NYAPRS Note: This complex, daunting (and at points triggering) article details the complicated relationship between individuals with suicidal experiences, and those who care for them.
How Patient Suicide Affects Psychiatrists
The Atlantic; Sulome Anderson, 1/20/2015
Mental-health practitioners whose clients kill themselves can face stigma from their colleagues, lawsuits, and a toll on their own psyches—making them less likely to take on suicidal patients who need their help.
It’s hard to listen to a psychiatrist who sounds so broken. I expect a mental-health provider to seem healthy, detached. But even over the phone, the weariness in Dr. Brown’s voice is palpable.
“This is what we do when people die,” he says. “Even if they die an expected death, it seems to be human nature to go back over [it]. What should I have said that I didn’t, or shouldn’t have said that I did? Could I have done more or did I do too much? This seems to be a part of the grieving process. I think it’s especially intense in a situation where you have direct responsibility for helping the person get better.”
Brown lost a patient to suicide last year. She was a long-term client of his, the mother of a large, loving family. Right after a session with him, she went home and killed herself. Two months later, Brown’s son did the same thing.
He doesn’t want to talk about his son. It’s still too immediate and painful. But he does tell me how he felt after his patient died. “I went to the funeral,” he says quietly. “I stood for the entire service … it was completely packed with people just standing and so I was thinking, as I was listening to this service, that I was the only person in that room who had that particular relationship with that woman. Everybody else knew her in some different way. They were friends, they were family, they were relatives, maybe they knew her in the congregation and I was the only one who had been working with her, seeing her the day before, trying to prevent this. I felt unique and not in a very flattering way.”

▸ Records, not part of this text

<file path="src/rtl/voice_table_arbiter_pkg.sv">
// voice_arb_pkg: shared types and helpers for the voice-table arbiter.
// Holds the slot-owner and FSM state encodings and the voice-index width helper.
package voice_arb_pkg;

    typedef enum logic [1:0] {
        OWN_NONE,
        OWN_MIDI,
        OWN_SCAN
    } owner_e;

    typedef enum logic {
        ST_IDLE,
        ST_SCAN
    } state_e;

    // Width of a voice index; a single-voice table still needs one bit.
    function automatic int voiceWidth(input int numVoices);
        return (numVoices > 1) ? $clog2(numVoices) : 1;
    endfunction

endpackage

</file>
<file path="src/rtl/voice_table_arbiter_if.sv">
// voice_table_arbiter_if: MIDI request/grant/read-return bus plus the RAM port pins.
// The arbiter connects through the slave modport; the MIDI handler and the RAM
// model sit on the master side.
interface voice_table_arbiter_if #(
    parameter int ADDR_WIDTH = 8,
    parameter int DATA_WIDTH = 32
);
    logic                  midi_req;
    logic                  midi_we;
    logic [ADDR_WIDTH-1:0] midi_addr;
    logic [DATA_WIDTH-1:0] midi_wdata;
    logic                  midi_gnt;
    logic                  midi_rvalid;
    logic [DATA_WIDTH-1:0] midi_rdata;

    logic [ADDR_WIDTH-1:0] ram_addr;
    logic                  ram_we;
    logic [DATA_WIDTH-1:0] ram_din;
    logic [DATA_WIDTH-1:0] ram_dout;

    modport slave (
        input  midi_req, midi_we, midi_addr, midi_wdata, ram_dout,
        output midi_gnt, midi_rvalid, midi_rdata, ram_addr, ram_we, ram_din
    );

    modport master (
        output midi_req, midi_we, midi_addr, midi_wdata, ram_dout,
        input  midi_gnt, midi_rvalid, midi_rdata, ram_addr, ram_we, ram_din
    );
endinterface

</file>
<file path="src/rtl/voice_arb_tagpipe.sv">
// voice_arb_tagpipe: one-stage delay of the issue tag (owner, voice index, last flag)
// so that it lines up with ram_dout, which returns one cycle after the address.
module voice_arb_tagpipe
    import voice_arb_pkg::*;
#(
    parameter int VOICE_W = 4
) (
    input  logic               clk,
    input  logic               rst_n,
    input  owner_e             owner_i,
    input  logic [VOICE_W-1:0] voice_i,
    input  logic               last_i,
    output owner_e             owner_o,
    output logic [VOICE_W-1:0] voice_o,
    output logic               last_o
);

    owner_e             owner_q;
    logic [VOICE_W-1:0] voice_q;
    logic               last_q;

    // Delay the tag by one cycle; reset drops any in-flight tag.
    always_ff @(posedge clk or negedge rst_n) begin
        if (!rst_n) begin
            owner_q <= OWN_NONE;
            voice_q <= '0;
            last_q  <= 1'b0;
        end else begin
            owner_q <= owner_i;
            voice_q <= voice_i;
            last_q  <= last_i;
        end
    end

    assign owner_o = owner_q;
    assign voice_o = voice_q;
    assign last_o  = last_q;

endmodule

</file>
<file path="src/rtl/voice_table_arbiter.sv">
// voice_table_arbiter: shares one voice-parameter RAM port between the per-tick
// voice scanner (priority) and the MIDI note handler (bounded wait).
// Optional build macro VOICE_ARB_OVERRUN_EN adds a sticky overrun flag for
// sample ticks that arrive while a sweep is still running.
module voice_table_arbiter
    import voice_arb_pkg::*;
#(
    parameter int                    ADDR_WIDTH = 8,
    parameter int                    DATA_WIDTH = 32,
    parameter int                    NUM_VOICES = 16,
    parameter logic [ADDR_WIDTH-1:0] SCAN_BASE  = '0,
    parameter int                    MAX_WAIT   = 4
) (
    input  logic                                clk,
    input  logic                                rst_n,
    voice_table_arbiter_if.slave                bus,
    input  logic                                sample_tick_i,
    output logic                                scan_valid_o,
    output logic [voiceWidth(NUM_VOICES)-1:0]   scan_voice_o,
    output logic [DATA_WIDTH-1:0]               scan_data_o,
    output logic                                scan_done_o,
    output logic                                busy_o
`ifdef VOICE_ARB_OVERRUN_EN
    ,
    output logic                                overrun_o,
    input  logic                                overrun_clr_i
`endif
);

    localparam int              VW       = voiceWidth(NUM_VOICES);
    localparam int              WW       = $clog2(MAX_WAIT + 1);
    localparam logic [VW-1:0]   LAST_IDX = VW'(NUM_VOICES - 1);
    localparam logic [WW-1:0]   WAIT_MAX = WW'(MAX_WAIT);

    state_e                state_q, state_d;
    logic [VW-1:0]         idx_q, idx_d;
    logic [WW-1:0]         wait_q, wait_d;
    owner_e                owner;
    logic                  midiElig;

    logic [ADDR_WIDTH-1:0] ramAddr_q, ramAddr_d;
    logic                  ramWe_q, ramWe_d;
    logic [DATA_WIDTH-1:0] ramDin_q, ramDin_d;
    logic                  gnt_q, gnt_d;
    owner_e                issueOwner_q, issueOwner_d;
    logic [VW-1:0]         issueVoice_q, issueVoice_d;
    logic                  issueLast_q, issueLast_d;

    owner_e                tagOwner;
    logic [VW-1:0]         tagVoice;
    logic                  tagLast;

    // Slot decision and FSM next state: scanner wins unless MIDI has waited long enough.
    always_comb begin
        midiElig = bus.midi_req && !gnt_q;
        owner    = OWN_NONE;
        state_d  = state_q;
        idx_d    = idx_q;
        wait_d   = wait_q;
        unique case (state_q)
            ST_IDLE: begin
                wait_d = '0;
                if (midiElig) begin
                    owner = OWN_MIDI;
                end
                if (sample_tick_i) begin
                    state_d = ST_SCAN;
                    idx_d   = '0;
                end
            end
            ST_SCAN: begin
                if (midiElig && (wait_q == WAIT_MAX)) begin
                    owner  = OWN_MIDI;
                    wait_d = '0;
                end else begin
                    owner  = OWN_SCAN;
                    wait_d = midiElig ? wait_q + 1'b1 : '0;
                    if (idx_q == LAST_IDX) begin
                        state_d = ST_IDLE;
                        idx_d   = '0;
                    end else begin
                        idx_d = idx_q + 1'b1;
                    end
                end
            end
            default: begin
                state_d = ST_IDLE;
            end
        endcase
    end

    // RAM pin, grant and issue-tag next values for whichever requester owns the slot.
    always_comb begin
        ramAddr_d    = ramAddr_q;
        ramWe_d      = 1'b0;
        ramDin_d     = ramDin_q;
        gnt_d        = 1'b0;
        issueOwner_d = OWN_NONE;
        issueVoice_d = idx_q;
        issueLast_d  = 1'b0;
        unique case (owner)
            OWN_MIDI: begin
                ramAddr_d    = bus.midi_addr;
                ramWe_d      = bus.midi_we;
                ramDin_d     = bus.midi_wdata;
                gnt_d        = 1'b1;
                issueOwner_d = bus.midi_we ? OWN_NONE : OWN_MIDI;
            end
            OWN_SCAN: begin
                ramAddr_d    = SCAN_BASE + ADDR_WIDTH'(idx_q);
                issueOwner_d = OWN_SCAN;
                issueLast_d  = (idx_q == LAST_IDX);
            end
            default: begin
            end
        endcase
    end

    // State, counters, registered RAM pins and issue tag.
    always_ff @(posedge clk or negedge rst_n) begin
        if (!rst_n) begin
            state_q      <= ST_IDLE;
            idx_q        <= '0;
            wait_q       <= '0;
            ramAddr_q    <= '0;
            ramWe_q      <= 1'b0;
            ramDin_q     <= '0;
            gnt_q        <= 1'b0;
            issueOwner_q <= OWN_NONE;
            issueVoice_q <= '0;
            issueLast_q  <= 1'b0;
        end else begin
            state_q      <= state_d;
            idx_q        <= idx_d;
            wait_q       <= wait_d;
            ramAddr_q    <= ramAddr_d;
            ramWe_q      <= ramWe_d;
            ramDin_q     <= ramDin_d;
            gnt_q        <= gnt_d;
            issueOwner_q <= issueOwner_d;
            issueVoice_q <= issueVoice_d;
            issueLast_q  <= issueLast_d;
        end
    end

    voice_arb_tagpipe #(
        .VOICE_W (VW)
    ) u_tagpipe (
        .clk     (clk),
        .rst_n   (rst_n),
        .owner_i (issueOwner_q),
        .voice_i (issueVoice_q),
        .last_i  (issueLast_q),
        .owner_o (tagOwner),
        .voice_o (tagVoice),
        .last_o  (tagLast)
    );

    assign bus.ram_addr    = ramAddr_q;
    assign bus.ram_we      = ramWe_q;
    assign bus.ram_din     = ramDin_q;
    assign bus.midi_gnt    = gnt_q;
    assign bus.midi_rvalid = (tagOwner == OWN_MIDI);
    assign bus.midi_rdata  = bus.ram_dout;

    assign scan_valid_o = (tagOwner == OWN_SCAN);
    assign scan_voice_o = tagVoice;
    assign scan_data_o  = bus.ram_dout;
    assign scan_done_o  = scan_valid_o && tagLast;
    assign busy_o       = (state_q == ST_SCAN);

`ifdef VOICE_ARB_OVERRUN_EN
    logic overrun_q;

    // Sticky flag for ticks lost to a running sweep; a new loss beats a clear.
    always_ff @(posedge clk or negedge rst_n) begin
        if (!rst_n) begin
            overrun_q <= 1'b0;
        end else if (sample_tick_i && busy_o) begin
            overrun_q <= 1'b1;
        end else if (overrun_clr_i) begin
            overrun_q <= 1'b0;
        end
    end

    assign overrun_o = overrun_q;
`endif

endmodule

</file>
<file path="src/flat_wrapper.sv">
// flat-port wrapper written by rule: the top's interface ports become plain ports
module voice_table_arbiter_flat import voice_arb_pkg::*;
#(
    parameter int                    ADDR_WIDTH = 8,
    parameter int                    DATA_WIDTH = 32,
    parameter int                    NUM_VOICES = 16,
    parameter logic [ADDR_WIDTH-1:0] SCAN_BASE  = '0,
    parameter int                    MAX_WAIT   = 4
)
  (clk, rst_n, sample_tick_i, scan_valid_o, scan_voice_o, scan_data_o, scan_done_o, busy_o, bus_midi_req, bus_midi_we, bus_midi_addr, bus_midi_wdata, bus_ram_dout, bus_midi_gnt, bus_midi_rvalid, bus_midi_rdata, bus_ram_addr, bus_ram_we, bus_ram_din);
  voice_table_arbiter_if #(.ADDR_WIDTH(ADDR_WIDTH), .DATA_WIDTH(DATA_WIDTH)) bus_i ();
  input  logic clk;
  input  logic rst_n;
  input  logic sample_tick_i;
  output logic scan_valid_o;
  output logic [voiceWidth(NUM_VOICES)-1:0] scan_voice_o;
  output logic [DATA_WIDTH-1:0] scan_data_o;
  output logic scan_done_o;
  output logic busy_o;
  input wire logic [$bits(bus_i.midi_req)-1:0] bus_midi_req;
  input wire logic [$bits(bus_i.midi_we)-1:0] bus_midi_we;
  input wire logic [$bits(bus_i.midi_addr)-1:0] bus_midi_addr;
  input wire logic [$bits(bus_i.midi_wdata)-1:0] bus_midi_wdata;
  input wire logic [$bits(bus_i.ram_dout)-1:0] bus_ram_dout;
  output wire logic [$bits(bus_i.midi_gnt)-1:0] bus_midi_gnt;
  output wire logic [$bits(bus_i.midi_rvalid)-1:0] bus_midi_rvalid;
  output wire logic [$bits(bus_i.midi_rdata)-1:0] bus_midi_rdata;
  output wire logic [$bits(bus_i.ram_addr)-1:0] bus_ram_addr;
  output wire logic [$bits(bus_i.ram_we)-1:0] bus_ram_we;
  output wire logic [$bits(bus_i.ram_din)-1:0] bus_ram_din;
  assign bus_i.midi_req = bus_midi_req;
  assign bus_i.midi_we = bus_midi_we;
  assign bus_i.midi_addr = bus_midi_addr;
  assign bus_i.midi_wdata = bus_midi_wdata;
  assign bus_i.ram_dout = bus_ram_dout;
  assign bus_midi_gnt = bus_i.midi_gnt;
  assign bus_midi_rvalid = bus_i.midi_rvalid;
  assign bus_midi_rdata = bus_i.midi_rdata;
  assign bus_ram_addr = bus_i.ram_addr;
  assign bus_ram_we = bus_i.ram_we;
  assign bus_ram_din = bus_i.ram_din;
  voice_table_arbiter #(.ADDR_WIDTH(ADDR_WIDTH), .DATA_WIDTH(DATA_WIDTH), .NUM_VOICES(NUM_VOICES), .SCAN_BASE(SCAN_BASE), .MAX_WAIT(MAX_WAIT)) u_core (.clk(clk), .rst_n(rst_n), .bus(bus_i), .sample_tick_i(sample_tick_i), .scan_valid_o(scan_valid_o), .scan_voice_o(scan_voice_o), .scan_data_o(scan_data_o), .scan_done_o(scan_done_o), .busy_o(busy_o));
endmodule
</file>
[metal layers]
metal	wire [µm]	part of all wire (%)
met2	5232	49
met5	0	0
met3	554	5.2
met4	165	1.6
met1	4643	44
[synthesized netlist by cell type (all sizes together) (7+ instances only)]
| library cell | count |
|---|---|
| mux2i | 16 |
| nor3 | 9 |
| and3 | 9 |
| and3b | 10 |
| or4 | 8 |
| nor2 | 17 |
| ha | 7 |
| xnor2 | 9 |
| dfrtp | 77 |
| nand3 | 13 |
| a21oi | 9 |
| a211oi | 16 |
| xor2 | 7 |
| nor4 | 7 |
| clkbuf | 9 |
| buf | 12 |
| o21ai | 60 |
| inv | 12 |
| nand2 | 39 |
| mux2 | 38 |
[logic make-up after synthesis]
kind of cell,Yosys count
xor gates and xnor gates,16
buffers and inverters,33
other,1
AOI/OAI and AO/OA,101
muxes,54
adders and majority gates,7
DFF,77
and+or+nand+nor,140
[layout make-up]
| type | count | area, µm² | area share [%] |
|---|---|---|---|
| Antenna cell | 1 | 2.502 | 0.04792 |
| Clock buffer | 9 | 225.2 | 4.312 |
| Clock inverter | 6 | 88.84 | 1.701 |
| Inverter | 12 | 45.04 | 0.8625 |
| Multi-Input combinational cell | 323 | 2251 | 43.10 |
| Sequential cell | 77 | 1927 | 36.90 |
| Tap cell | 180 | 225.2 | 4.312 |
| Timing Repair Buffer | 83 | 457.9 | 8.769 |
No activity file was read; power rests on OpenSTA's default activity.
--- src/rtl/sequenced_control_unit.sv ---
// Multi-cycle control unit: fetches instruction words over a valid/ready
// handshake, owns the PC and sequences fetch/decode/execute.
// Ports:
//   clk, rst            - clock, synchronous active-high reset
//   instValid/inst      - instruction memory word; instReady accepts it
//   pc                  - fetch address
//   regData, zeroFlag   - jump target and ALU zero flag from the datapath
//   aluSel, regInSel, regOutSel, regInEn, regOutEn - datapath controls
//   genConst/constOut   - drive the captured immediate onto the write bus
//   loadAddr            - PC loaded from regData this cycle
//   halted, illegal     - status: in HALT / undefined opcode pulse
module sequenced_control_unit
  import cu_pkg::*;
#(
  parameter int unsigned INST_W    = 8,
  parameter int unsigned OP_W      = 5,
  parameter int unsigned REG_SEL_W = 3,
  parameter int unsigned ADDR_W    = 8,
  parameter int unsigned ALU_SEL_W = 4,
  parameter int unsigned RESET_PC  = 0
) (
  input  logic                 clk,
  input  logic                 rst,
  input  logic                 instValid,
  input  logic [INST_W-1:0]    inst,
  output logic                 instReady,
  output logic [ADDR_W-1:0]    pc,
  input  logic [ADDR_W-1:0]    regData,
  input  logic                 zeroFlag,
  output logic [ALU_SEL_W-1:0] aluSel,
  output logic [REG_SEL_W-1:0] regInSel,
  output logic [REG_SEL_W-1:0] regOutSel,
  output logic                 regInEn,
  output logic                 regOutEn,
  output logic                 genConst,
  output logic [INST_W-1:0]    constOut,
  output logic                 loadAddr,
  output logic                 halted,
  output logic                 illegal
);

  cu_state_e             state_q;
  logic [ADDR_W-1:0]     pc_q;
  logic [INST_W-1:0]     ir_q;
  logic [INST_W-1:0]     const_q;

  logic [NUM_CLS-1:0]    op_class;
  logic [ALU_SEL_W-1:0]  dec_alu_sel;
  logic                  dec_illegal;
  logic [REG_SEL_W-1:0]  ir_reg;
  logic                  take_jump;

  cu_decoder #(
    .OP_W      (OP_W),
    .ALU_SEL_W (ALU_SEL_W)
  ) u_decoder (
    .op       (ir_q[INST_W-1 -: OP_W]),
    .op_class (op_class),
    .alu_sel  (dec_alu_sel),
    .illegal  (dec_illegal)
  );

  assign ir_reg    = ir_q[REG_SEL_W-1:0];
  assign take_jump = op_class[CLS_JMP] | (op_class[CLS_JZ] & zeroFlag);

  always_ff @(posedge clk) begin
    if (rst) begin
      state_q <= FETCH;
      pc_q    <= ADDR_W'(RESET_PC);
      ir_q    <= '0;
      const_q <= '0;
    end else begin
      unique case (state_q)
        FETCH: begin
          if (instValid) begin
            ir_q    <= inst;
            pc_q    <= pc_q + ADDR_W'(1);
            state_q <= DECODE;
          end
        end
        DECODE: begin
          if (op_class[CLS_NOP] || op_class[CLS_ILL]) state_q <= FETCH;
          else if (op_class[CLS_MOVI])                state_q <= IMM;
          else if (op_class[CLS_HALT])                state_q <= HALT;
          else                                        state_q <= EXEC;
        end
        IMM: begin
          if (instValid) begin
            const_q <= inst;
            pc_q    <= pc_q + ADDR_W'(1);
            state_q <= WB;
          end
        end
        WB: state_q <= FETCH;
        EXEC: begin
          if (take_jump) pc_q <= regData;
          state_q <= FETCH;
        end
        HALT: state_q <= HALT;
        default: state_q <= FETCH;
      endcase
    end
  end

  // Outputs depend only on registered state/IR (plus zeroFlag for jz) and are
  // forced low while rst is asserted.
  always_comb begin
    instReady = 1'b0;
    aluSel    = '0;
    regInSel  = '0;
    regOutSel = '0;
    regInEn   = 1'b0;
    regOutEn  = 1'b0;
    genConst  = 1'b0;
    loadAddr  = 1'b0;
    halted    = 1'b0;
    illegal   = 1'b0;
    if (!rst) begin
      unique case (state_q)
        FETCH, IMM: instReady = 1'b1;
        DECODE:     illegal   = dec_illegal;
        WB: begin
          genConst = 1'b1;
          regInEn  = 1'b1;
        end
        EXEC: begin
          if (op_class[CLS_ALU]) begin
            regOutSel = ir_reg;
            regInEn   = 1'b1;
            regOutEn  = 1'b1;
            aluSel    = dec_alu_sel;
          end else if (op_class[CLS_MVR0]) begin
            regInSel = ir_reg;
            regInEn  = 1'b1;
            regOutEn = 1'b1;
          end else if (op_class[CLS_JMP] || op_class[CLS_JZ]) begin
            regOutSel = ir_reg;
            regOutEn  = 1'b1;
            loadAddr  = take_jump;
          end
        end
        HALT:    halted = 1'b1;
        default: ;
      endcase
    end
  end

  assign pc       = pc_q;
  assign constOut = const_q;

endmodule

Suicide is the number-one cause of lawsuits brought against mental-health treatment providers.
Suicide is the third leading cause of death for young adults, and the 10th leading cause of death for the general population. The doctors I spoke with about this gave me different statistics on the number of mental-health professionals whose patients commit suicide. One says 51 percent of psychiatrists; another tells me it’s as high as 80 percent of all people who work in the mental-health field—including psychologists, social workers, etc. But the stigma of suicide is so strong that it’s often an issue left unspoken, even by doctors. Many psychiatrists refuse to treat chronically suicidal patients, not only because of the stigma that surrounds it even in their profession, but because suicide is the number-one cause of lawsuits brought against mental-health treatment providers.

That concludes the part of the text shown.